Top of RECORDS PROVIDED

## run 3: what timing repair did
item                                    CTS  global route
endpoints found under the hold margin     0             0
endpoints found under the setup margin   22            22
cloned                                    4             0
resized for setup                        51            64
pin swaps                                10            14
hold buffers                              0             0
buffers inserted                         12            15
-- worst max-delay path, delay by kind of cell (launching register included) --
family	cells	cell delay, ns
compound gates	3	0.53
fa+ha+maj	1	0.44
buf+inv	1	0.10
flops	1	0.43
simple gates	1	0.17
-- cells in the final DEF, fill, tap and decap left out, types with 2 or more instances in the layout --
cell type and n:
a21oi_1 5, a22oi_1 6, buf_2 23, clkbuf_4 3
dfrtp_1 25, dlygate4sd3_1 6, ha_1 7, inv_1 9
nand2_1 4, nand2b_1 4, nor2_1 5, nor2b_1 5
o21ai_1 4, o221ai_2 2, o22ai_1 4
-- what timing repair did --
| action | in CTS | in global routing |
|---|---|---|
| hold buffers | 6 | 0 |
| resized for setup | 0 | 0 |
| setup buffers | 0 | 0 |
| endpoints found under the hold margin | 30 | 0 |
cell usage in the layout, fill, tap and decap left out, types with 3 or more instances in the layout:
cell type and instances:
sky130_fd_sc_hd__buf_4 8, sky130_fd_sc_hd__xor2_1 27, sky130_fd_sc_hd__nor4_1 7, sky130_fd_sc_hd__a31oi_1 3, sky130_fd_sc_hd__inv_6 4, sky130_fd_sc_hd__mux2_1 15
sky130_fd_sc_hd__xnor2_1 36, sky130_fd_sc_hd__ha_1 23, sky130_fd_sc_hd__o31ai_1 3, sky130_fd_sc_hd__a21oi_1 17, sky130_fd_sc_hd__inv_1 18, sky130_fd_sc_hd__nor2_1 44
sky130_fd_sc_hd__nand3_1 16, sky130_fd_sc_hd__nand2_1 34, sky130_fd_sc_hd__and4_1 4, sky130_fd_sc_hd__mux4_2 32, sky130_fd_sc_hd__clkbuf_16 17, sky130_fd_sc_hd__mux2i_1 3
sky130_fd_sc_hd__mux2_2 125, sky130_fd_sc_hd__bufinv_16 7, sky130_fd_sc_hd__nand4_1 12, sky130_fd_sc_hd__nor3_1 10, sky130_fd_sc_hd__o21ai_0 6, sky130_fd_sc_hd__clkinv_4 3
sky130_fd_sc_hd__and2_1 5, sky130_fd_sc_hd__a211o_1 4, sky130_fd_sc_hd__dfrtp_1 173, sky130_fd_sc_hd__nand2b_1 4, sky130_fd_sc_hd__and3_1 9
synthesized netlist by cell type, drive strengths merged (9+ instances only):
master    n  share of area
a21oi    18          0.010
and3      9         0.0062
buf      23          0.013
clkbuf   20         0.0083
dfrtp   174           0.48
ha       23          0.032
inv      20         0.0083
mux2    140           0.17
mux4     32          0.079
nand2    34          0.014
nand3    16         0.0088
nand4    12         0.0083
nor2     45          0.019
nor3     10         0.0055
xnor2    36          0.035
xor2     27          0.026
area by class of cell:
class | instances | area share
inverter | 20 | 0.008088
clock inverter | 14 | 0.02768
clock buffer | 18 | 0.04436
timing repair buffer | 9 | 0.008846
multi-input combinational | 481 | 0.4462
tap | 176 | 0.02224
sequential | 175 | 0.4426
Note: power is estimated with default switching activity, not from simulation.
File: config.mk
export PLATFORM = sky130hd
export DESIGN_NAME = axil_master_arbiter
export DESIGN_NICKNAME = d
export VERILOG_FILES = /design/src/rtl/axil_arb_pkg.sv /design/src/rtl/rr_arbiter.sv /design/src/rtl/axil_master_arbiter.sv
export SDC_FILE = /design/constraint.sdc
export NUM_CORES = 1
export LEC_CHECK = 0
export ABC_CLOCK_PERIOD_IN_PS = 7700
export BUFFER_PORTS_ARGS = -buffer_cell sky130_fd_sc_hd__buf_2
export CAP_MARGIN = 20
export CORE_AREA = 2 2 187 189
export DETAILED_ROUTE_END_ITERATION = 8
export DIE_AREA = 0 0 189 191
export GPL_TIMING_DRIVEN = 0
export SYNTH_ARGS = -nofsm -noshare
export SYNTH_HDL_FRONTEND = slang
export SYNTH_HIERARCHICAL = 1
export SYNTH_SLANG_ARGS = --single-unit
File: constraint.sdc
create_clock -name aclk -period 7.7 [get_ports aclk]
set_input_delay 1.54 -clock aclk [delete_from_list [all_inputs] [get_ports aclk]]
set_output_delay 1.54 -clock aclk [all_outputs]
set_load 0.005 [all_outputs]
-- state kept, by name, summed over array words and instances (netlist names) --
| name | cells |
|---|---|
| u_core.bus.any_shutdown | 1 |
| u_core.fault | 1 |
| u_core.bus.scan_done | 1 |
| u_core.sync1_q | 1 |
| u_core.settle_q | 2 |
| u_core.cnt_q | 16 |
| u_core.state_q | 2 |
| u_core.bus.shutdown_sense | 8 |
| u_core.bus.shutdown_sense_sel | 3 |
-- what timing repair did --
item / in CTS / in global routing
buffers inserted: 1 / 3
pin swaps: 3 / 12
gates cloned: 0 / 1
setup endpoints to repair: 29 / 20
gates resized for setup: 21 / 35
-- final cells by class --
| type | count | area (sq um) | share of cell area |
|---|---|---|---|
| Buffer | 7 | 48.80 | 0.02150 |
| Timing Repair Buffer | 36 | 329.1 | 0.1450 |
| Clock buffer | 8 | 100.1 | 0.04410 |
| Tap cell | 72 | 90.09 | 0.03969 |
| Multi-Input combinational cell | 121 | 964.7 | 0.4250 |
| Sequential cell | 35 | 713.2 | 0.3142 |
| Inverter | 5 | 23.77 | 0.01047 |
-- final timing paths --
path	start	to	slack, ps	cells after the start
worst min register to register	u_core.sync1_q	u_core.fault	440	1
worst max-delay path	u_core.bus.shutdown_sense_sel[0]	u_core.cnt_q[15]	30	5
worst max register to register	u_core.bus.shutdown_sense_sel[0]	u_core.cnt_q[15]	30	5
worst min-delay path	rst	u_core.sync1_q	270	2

Bottom of RECORDS PROVIDED

== DESCRIPTION OF THE TASK ==
Give back the data above, repeating every record exactly.

== FINAL ANSWER ==
## run 3: what timing repair did
item                                    CTS  global route
endpoints found under the hold margin     0             0
endpoints found under the setup margin   22            22
cloned                                    4             0
resized for setup                        51            64
pin swaps                                10            14
hold buffers                              0             0
buffers inserted                         12            15
-- worst max-delay path, delay by kind of cell (launching register included) --
family	cells	cell delay, ns
compound gates	3	0.53
fa+ha+maj	1	0.44
buf+inv	1	0.10
flops	1	0.43
simple gates	1	0.17
-- cells in the final DEF, fill, tap and decap left out, types with 2 or more instances in the layout --
cell type and n:
a21oi_1 5, a22oi_1 6, buf_2 23, clkbuf_4 3
dfrtp_1 25, dlygate4sd3_1 6, ha_1 7, inv_1 9
nand2_1 4, nand2b_1 4, nor2_1 5, nor2b_1 5
o21ai_1 4, o221ai_2 2, o22ai_1 4
-- what timing repair did --
| action | in CTS | in global routing |
|---|---|---|
| hold buffers | 6 | 0 |
| resized for setup | 0 | 0 |
| setup buffers | 0 | 0 |
| endpoints found under the hold margin | 30 | 0 |
cell usage in the layout, fill, tap and decap left out, types with 3 or more instances in the layout:
cell type and instances:
sky130_fd_sc_hd__buf_4 8, sky130_fd_sc_hd__xor2_1 27, sky130_fd_sc_hd__nor4_1 7, sky130_fd_sc_hd__a31oi_1 3, sky130_fd_sc_hd__inv_6 4, sky130_fd_sc_hd__mux2_1 15
sky130_fd_sc_hd__xnor2_1 36, sky130_fd_sc_hd__ha_1 23, sky130_fd_sc_hd__o31ai_1 3, sky130_fd_sc_hd__a21oi_1 17, sky130_fd_sc_hd__inv_1 18, sky130_fd_sc_hd__nor2_1 44
sky130_fd_sc_hd__nand3_1 16, sky130_fd_sc_hd__nand2_1 34, sky130_fd_sc_hd__and4_1 4, sky130_fd_sc_hd__mux4_2 32, sky130_fd_sc_hd__clkbuf_16 17, sky130_fd_sc_hd__mux2i_1 3
sky130_fd_sc_hd__mux2_2 125, sky130_fd_sc_hd__bufinv_16 7, sky130_fd_sc_hd__nand4_1 12, sky130_fd_sc_hd__nor3_1 10, sky130_fd_sc_hd__o21ai_0 6, sky130_fd_sc_hd__clkinv_4 3
sky130_fd_sc_hd__and2_1 5, sky130_fd_sc_hd__a211o_1 4, sky130_fd_sc_hd__dfrtp_1 173, sky130_fd_sc_hd__nand2b_1 4, sky130_fd_sc_hd__and3_1 9
synthesized netlist by cell type, drive strengths merged (9+ instances only):
master    n  share of area
a21oi    18          0.010
and3      9         0.0062
buf      23          0.013
clkbuf   20         0.0083
dfrtp   174           0.48
ha       23          0.032
inv      20         0.0083
mux2    140           0.17
mux4     32          0.079
nand2    34          0.014
nand3    16         0.0088
nand4    12         0.0083
nor2     45          0.019
nor3     10         0.0055
xnor2    36          0.035
xor2     27          0.026
area by class of cell:
class | instances | area share
inverter | 20 | 0.008088
clock inverter | 14 | 0.02768
clock buffer | 18 | 0.04436
timing repair buffer | 9 | 0.008846
multi-input combinational | 481 | 0.4462
tap | 176 | 0.02224
sequential | 175 | 0.4426
Note: power is estimated with default switching activity, not from simulation.
File: config.mk
export PLATFORM = sky130hd
export DESIGN_NAME = axil_master_arbiter
export DESIGN_NICKNAME = d
export VERILOG_FILES = /design/src/rtl/axil_arb_pkg.sv /design/src/rtl/rr_arbiter.sv /design/src/rtl/axil_master_arbiter.sv
export SDC_FILE = /design/constraint.sdc
export NUM_CORES = 1
export LEC_CHECK = 0
export ABC_CLOCK_PERIOD_IN_PS = 7700
export BUFFER_PORTS_ARGS = -buffer_cell sky130_fd_sc_hd__buf_2
export CAP_MARGIN = 20
export CORE_AREA = 2 2 187 189
export DETAILED_ROUTE_END_ITERATION = 8
export DIE_AREA = 0 0 189 191
export GPL_TIMING_DRIVEN = 0
export SYNTH_ARGS = -nofsm -noshare
export SYNTH_HDL_FRONTEND = slang
export SYNTH_HIERARCHICAL = 1
export SYNTH_SLANG_ARGS = --single-unit
File: constraint.sdc
create_clock -name aclk -period 7.7 [get_ports aclk]
set_input_delay 1.54 -clock aclk [delete_from_list [all_inputs] [get_ports aclk]]
set_output_delay 1.54 -clock aclk [all_outputs]
set_load 0.005 [all_outputs]
-- state kept, by name, summed over array words and instances (netlist names) --
| name | cells |
|---|---|
| u_core.bus.any_shutdown | 1 |
| u_core.fault | 1 |
| u_core.bus.scan_done | 1 |
| u_core.sync1_q | 1 |
| u_core.settle_q | 2 |
| u_core.cnt_q | 16 |
| u_core.state_q | 2 |
| u_core.bus.shutdown_sense | 8 |
| u_core.bus.shutdown_sense_sel | 3 |
-- what timing repair did --
item / in CTS / in global routing
buffers inserted: 1 / 3
pin swaps: 3 / 12
gates cloned: 0 / 1
setup endpoints to repair: 29 / 20
gates resized for setup: 21 / 35
-- final cells by class --
| type | count | area (sq um) | share of cell area |
|---|---|---|---|
| Buffer | 7 | 48.80 | 0.02150 |
| Timing Repair Buffer | 36 | 329.1 | 0.1450 |
| Clock buffer | 8 | 100.1 | 0.04410 |
| Tap cell | 72 | 90.09 | 0.03969 |
| Multi-Input combinational cell | 121 | 964.7 | 0.4250 |
| Sequential cell | 35 | 713.2 | 0.3142 |
| Inverter | 5 | 23.77 | 0.01047 |
-- final timing paths --
path	start	to	slack, ps	cells after the start
worst min register to register	u_core.sync1_q	u_core.fault	440	1
worst max-delay path	u_core.bus.shutdown_sense_sel[0]	u_core.cnt_q[15]	30	5
worst max register to register	u_core.bus.shutdown_sense_sel[0]	u_core.cnt_q[15]	30	5
worst min-delay path	rst	u_core.sync1_q	270	2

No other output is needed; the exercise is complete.